The `TextCategorizer` is a spaCy **pipe**. **Pipes** are classes for processing and transforming tokens. When you create a spaCy model with `nlp = spacy.load('en_core_web_sm')`, there are default pipes that perform part of speech tagging, entity recognition, and other transformations. When you run text through a model `doc = nlp("Some text here")`, the output of the pipes are attached to the tokens in the doc object. The lemmas for `token.lemma_` come from one of these pipes.

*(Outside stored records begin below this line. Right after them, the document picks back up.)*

Context: an optimization exercise on an open-source flow, tuned for small area, a short achievable clock period and few clock cycles per item. The choices shown serve that exercise and are no tape-out recipe. RTL that was checked went through simulation tests only; none was proved equivalent to the original. Only the layout flow was run in run 5; the RTL was not checked for function there. The clock port is modelled as an ideal driver; clocking choices that lean on that would not hold on a real chip. No activity file was given, so power comes from the tool's default toggle rates.

`flow/flow/run.sh`:
```
#!/bin/bash
# The standard layout (the standard.sh: the standard synthesis, then ORFS to
# the routed layout), with the input and output ports buffered by the smallest
# buffer, sky130_fd_sc_hd__buf_1, instead of the one buffer_ports picks itself.
# make's full output goes to standard.log in the work folder; ORFS's own logs
# stay under orfs/logs.
set -euo pipefail
export BUFFER_PORTS_ARGS="-buffer_cell sky130_fd_sc_hd__buf_1"
export RECOVER_POWER=100
bash standard.sh finish > standard.log 2>&1
```
`flow/standard.sh`:
```
#!/bin/bash
# synth_recipe.tcl (not shown) runs the flow's synth.tcl, then flattens the netlist and writes it again
# the make line also repeats each setting of config.mk as NAME=value (left out here)
make -C /OpenROAD-flow-scripts/flow DESIGN_CONFIG=/design/flow/config.mk WORK_HOME=/design/flow/orfs CLKGATE_MAP_FILE= SYNTH_SCRIPT=/design/flow/synth_recipe.tcl "${@:-finish}"
```
`flow/config.mk`:
```
export PLATFORM = sky130hd
export DESIGN_NAME = main
export DESIGN_NICKNAME = main
export VERILOG_FILES = /design/flow/design.v
export SDC_FILE = /design/flow/constraint.sdc
export NUM_CORES = 4
export LEC_CHECK = 0
export CAP_MARGIN = 20
export CORE_MARGIN = 2
export CORE_UTILIZATION = 40
export SETUP_SLACK_MARGIN = 1.0
export SLEW_MARGIN = 20
```
`flow/constraint.sdc`:
```
create_clock -name core_clock -period 5.0 [get_ports {clk}]
set_input_delay 1.0000 -clock core_clock [delete_from_list [all_inputs] [get_ports {clk}]]
set_output_delay 1.0000 -clock core_clock [all_outputs]
set_load 0.01 [all_outputs]
```
`flow/design.v`:
```
`timescale 1ns / 1ps
module main(
    input clk,
    input rst,
    input start,
    input [7:0] a,
    input [7:0] b,
    output wire ready,
    output wire busy,
    output reg [8:0] y
);
reg ready_r;
reg [4:0] kh;          
reg [9:0] r;           
reg [7:0] x;           
reg ak, bk;            
assign ready = ready_r;
assign busy = ~ready_r;
wire [5:0] ab3 = {a[7:5], b[7:5]};
wire [8:0] qr3;
assign qr3[0] = (ab3 == 6'd9) | (ab3 == 6'd10) | (ab3 == 6'd11) | (ab3 == 6'd12) | (ab3 == 6'd13) | (ab3 == 6'd14) | (ab3 == 6'd15) | (ab3 == 6'd17) | (ab3 == 6'd25) | (ab3 == 6'd29) | (ab3 == 6'd30) | (ab3 == 6'd31) | (ab3 == 6'd33) | (ab3 == 6'd36) | (ab3 == 6'd37) | (ab3 == 6'd38) | (ab3 == 6'd39) | (ab3 == 6'd41) | (ab3 == 6'd43) | (ab3 == 6'd44) | (ab3 == 6'd45) | (ab3 == 6'd49) | (ab3 == 6'd51) | (ab3 == 6'd52) | (ab3 == 6'd57) | (ab3 == 6'd59) | (ab3 == 6'd60) | (ab3 == 6'd63);
assign qr3[1] = (ab3 == 6'd27) | (ab3 == 6'd36) | (ab3 == 6'd38) | (ab3 == 6'd47) | (ab3 == 6'd52) | (ab3 == 6'd61);
assign qr3[2] = (ab3 == 6'd18) | (ab3 == 6'd19) | (ab3 == 6'd20) | (ab3 == 6'd21) | (ab3 == 6'd22) | (ab3 == 6'd23) | (ab3 == 6'd26) | (ab3 == 6'd34) | (ab3 == 6'd36) | (ab3 == 6'd37) | (ab3 == 6'd42) | (ab3 == 6'd44) | (ab3 == 6'd46) | (ab3 == 6'd50) | (ab3 == 6'd53) | (ab3 == 6'd55) | (ab3 == 6'd58) | (ab3 == 6'd62);
assign qr3[3] = (ab3 == 6'd29) | (ab3 == 6'd30) | (ab3 == 6'd31) | (ab3 == 6'd43) | (ab3 == 6'd46) | (ab3 == 6'd47) | (ab3 == 6'd51) | (ab3 == 6'd53) | (ab3 == 6'd54) | (ab3 == 6'd59) | (ab3 == 6'd61);
assign qr3[4] = (ab3 == 6'd63);
assign qr3[5] = (ab3 == 6'd1) | (ab3 == 6'd3) | (ab3 == 6'd5) | (ab3 == 6'd7) | (ab3 == 6'd8) | (ab3 == 6'd9) | (ab3 == 6'd11) | (ab3 == 6'd13) | (ab3 == 6'd15) | (ab3 == 6'd19) | (ab3 == 6'd21) | (ab3 == 6'd23) | (ab3 == 6'd24) | (ab3 == 6'd25) | (ab3 == 6'd26) | (ab3 == 6'd28) | (ab3 == 6'd29) | (ab3 == 6'd31) | (ab3 == 6'd35) | (ab3 == 6'd36) | (ab3 == 6'd38) | (ab3 == 6'd40) | (ab3 == 6'd41) | (ab3 == 6'd42) | (ab3 == 6'd43) | (ab3 == 6'd45) | (ab3 == 6'd46) | (ab3 == 6'd52) | (ab3 == 6'd53) | (ab3 == 6'd55) | (ab3 == 6'd56) | (ab3 == 6'd57) | (ab3 == 6'd58) | (ab3 == 6'd59) | (ab3 == 6'd62) | (ab3 == 6'd63);
assign qr3[6] = (ab3 == 6'd2) | (ab3 == 6'd3) | (ab3 == 6'd6) | (ab3 == 6'd7) | (ab3 == 6'd10) | (ab3 == 6'd11) | (ab3 == 6'd14) | (ab3 == 6'd15) | (ab3 == 6'd16) | (ab3 == 6'd17) | (ab3 == 6'd18) | (ab3 == 6'd19) | (ab3 == 6'd22) | (ab3 == 6'd23) | (ab3 == 6'd24) | (ab3 == 6'd25) | (ab3 == 6'd26) | (ab3 == 6'd30) | (ab3 == 6'd31) | (ab3 == 6'd37) | (ab3 == 6'd38) | (ab3 == 6'd44) | (ab3 == 6'd45) | (ab3 == 6'd46) | (ab3 == 6'd48) | (ab3 == 6'd49) | (ab3 == 6'd50) | (ab3 == 6'd51) | (ab3 == 6'd52) | (ab3 == 6'd53) | (ab3 == 6'd56) | (ab3 == 6'd57) | (ab3 == 6'd58) | (ab3 == 6'd59);
assign qr3[7] = (ab3 == 6'd4) | (ab3 == 6'd5) | (ab3 == 6'd6) | (ab3 == 6'd7) | (ab3 == 6'd12) | (ab3 == 6'd13) | (ab3 == 6'd14) | (ab3 == 6'd15) | (ab3 == 6'd20) | (ab3 == 6'd21) | (ab3 == 6'd22) | (ab3 == 6'd23) | (ab3 == 6'd27) | (ab3 == 6'd28) | (ab3 == 6'd29) | (ab3 == 6'd30) | (ab3 == 6'd31) | (ab3 == 6'd32) | (ab3 == 6'd33) | (ab3 == 6'd34) | (ab3 == 6'd35) | (ab3 == 6'd36) | (ab3 == 6'd37) | (ab3 == 6'd38) | (ab3 == 6'd40) | (ab3 == 6'd41) | (ab3 == 6'd42) | (ab3 == 6'd43) | (ab3 == 6'd44) | (ab3 == 6'd45) | (ab3 == 6'd46) | (ab3 == 6'd48) | (ab3 == 6'd49) | (ab3 == 6'd50) | (ab3 == 6'd51) | (ab3 == 6'd52) | (ab3 == 6'd53) | (ab3 == 6'd56) | (ab3 == 6'd57) | (ab3 == 6'd58) | (ab3 == 6'd59);
assign qr3[8] = (ab3 == 6'd39) | (ab3 == 6'd47) | (ab3 == 6'd54) | (ab3 == 6'd55) | (ab3 == 6'd60) | (ab3 == 6'd61) | (ab3 == 6'd62) | (ab3 == 6'd63);
wire [3:0] q3 = qr3[8:5];
wire [4:0] r3 = qr3[4:0];
wire [4:0] kh_n = ready_r ? 5'b10000 : {1'b0, kh[4:1]};
wire ak_n = |(kh_n & a[4:0]);
wire bk_n = |(kh_n & b[4:0]);
wire [6:0] a_n = ({7{kh_n[4]}} & {4'd0, a[7:5]}) | ({7{kh_n[3]}} & {3'd0, a[7:4]}) |
                 ({7{kh_n[2]}} & {2'd0, a[7:3]}) | ({7{kh_n[1]}} & {1'd0, a[7:2]}) |
                 ({7{kh_n[0]}} & a[7:1]);
wire [6:0] b_n = ({7{kh_n[4]}} & {4'd0, b[7:5]}) | ({7{kh_n[3]}} & {3'd0, b[7:4]}) |
                 ({7{kh_n[2]}} & {2'd0, b[7:3]}) | ({7{kh_n[1]}} & {1'd0, b[7:2]}) |
                 ({7{kh_n[0]}} & b[7:1]);
wire [10:0] sum3 = r + x;
wire [12:0] t  = {sum3, ak & bk, ak ^ bk};
wire [8:0] yinc = y + 9'd1;
wire [12:0] c3 = {y, 3'b100} + {yinc, 2'b01};
wire [13:0] t1 = {1'b0, t} - {3'b0, y, 2'b01};
wire [13:0] t2 = {1'b0, t} - {2'b0, y, 3'b100};
wire [13:0] t3 = {1'b0, t} - {1'b0, c3};
always @(posedge clk) begin
    kh <= kh_n;
    ak <= ak_n;
    bk <= bk_n;
    x <= (ak_n ? a_n : 7'd0) + (bk_n ? b_n : 7'd0);
    if (ready_r) begin
        r <= r3;
    end else begin
        if (!t3[13]) r <= t3[9:0];
        else if (!t2[13]) r <= t2[9:0];
        else if (!t1[13]) r <= t1[9:0];
        else r <= t[9:0];
    end
    if (ready_r) begin
        if (start) y <= q3;
    end else begin
        if (!t3[13]) y <= {yinc[7:0], 1'b1};
        else if (!t2[13]) y <= {yinc[7:0], 1'b0};
        else if (!t1[13]) y <= {y[7:0], 1'b1};
        else y <= {y[7:0], 1'b0};
    end
end
always @(posedge clk)
    if (rst) ready_r <= 1'b1;
    else if (ready_r) ready_r <= ~start;
    else ready_r <= kh[0];
endmodule
```
==> results of run 1 <==
kinds of logic after synthesis:
group / synth area share
buf+inv: 0.0539
xor+xnor: 0.0893
mux: 0.0119
flops: 0.183
fa+ha+maj: 0.186
compound gates: 0.304
simple gates: 0.172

You can remove or add pipes to models. What we'll do here is create an empty model without any pipes (other than a tokenizer, since all models always have a tokenizer). Then, we'll create a `TextCategorizer` pipe and add it to the empty model.

In [4]:
nlp = spacy.load("en_core_web_sm")
doc = nlp("Apple is looking at buying U.K. startup for $1 billion")
for token in doc:
    print(token.text, token.pos_, token.dep_)

Apple PROPN nsubj
is AUX aux
looking VERB ROOT
at ADP prep
buying VERB pcomp
U.K. PROPN dobj
startup VERB dep
for ADP prep
$ SYM quantmod
1 NUM compound
billion NUM pobj


In [5]:
textcat=nlp.add_pipe("textcat")

In [6]:
textcat.add_label("ham")
textcat.add_label("spam")

1

In [7]:
train_texts = spam['text'].values
train_labels = [{'cats': {'ham': label == 'ham','spam': label == 'spam'}}for label in spam['type']]

In [8]:
train_texts[0]

'Go until jurong point, crazy.. Available only in bugis n great world la e buffet... Cine there got amore wat...'

In [9]:
train_labels[0]

{'cats': {'ham': True, 'spam': False}}

In [10]:
train_data=list(zip(train_texts,train_labels))

In [11]:
train_data[0]

('Go until jurong point, crazy.. Available only in bugis n great world la e buffet... Cine there got amore wat...',
 {'cats': {'ham': True, 'spam': False}})

In [12]:
type(train_data)

list

In [13]:
doc

Apple is looking at buying U.K. startup for $1 billion

In [14]:
from spacy.training import Example

In [15]:
words=[i for i in doc]

In [16]:
words

[Apple, is, looking, at, buying, U.K., startup, for, $, 1, billion]

In [17]:
tags=[i.pos_ for i in doc]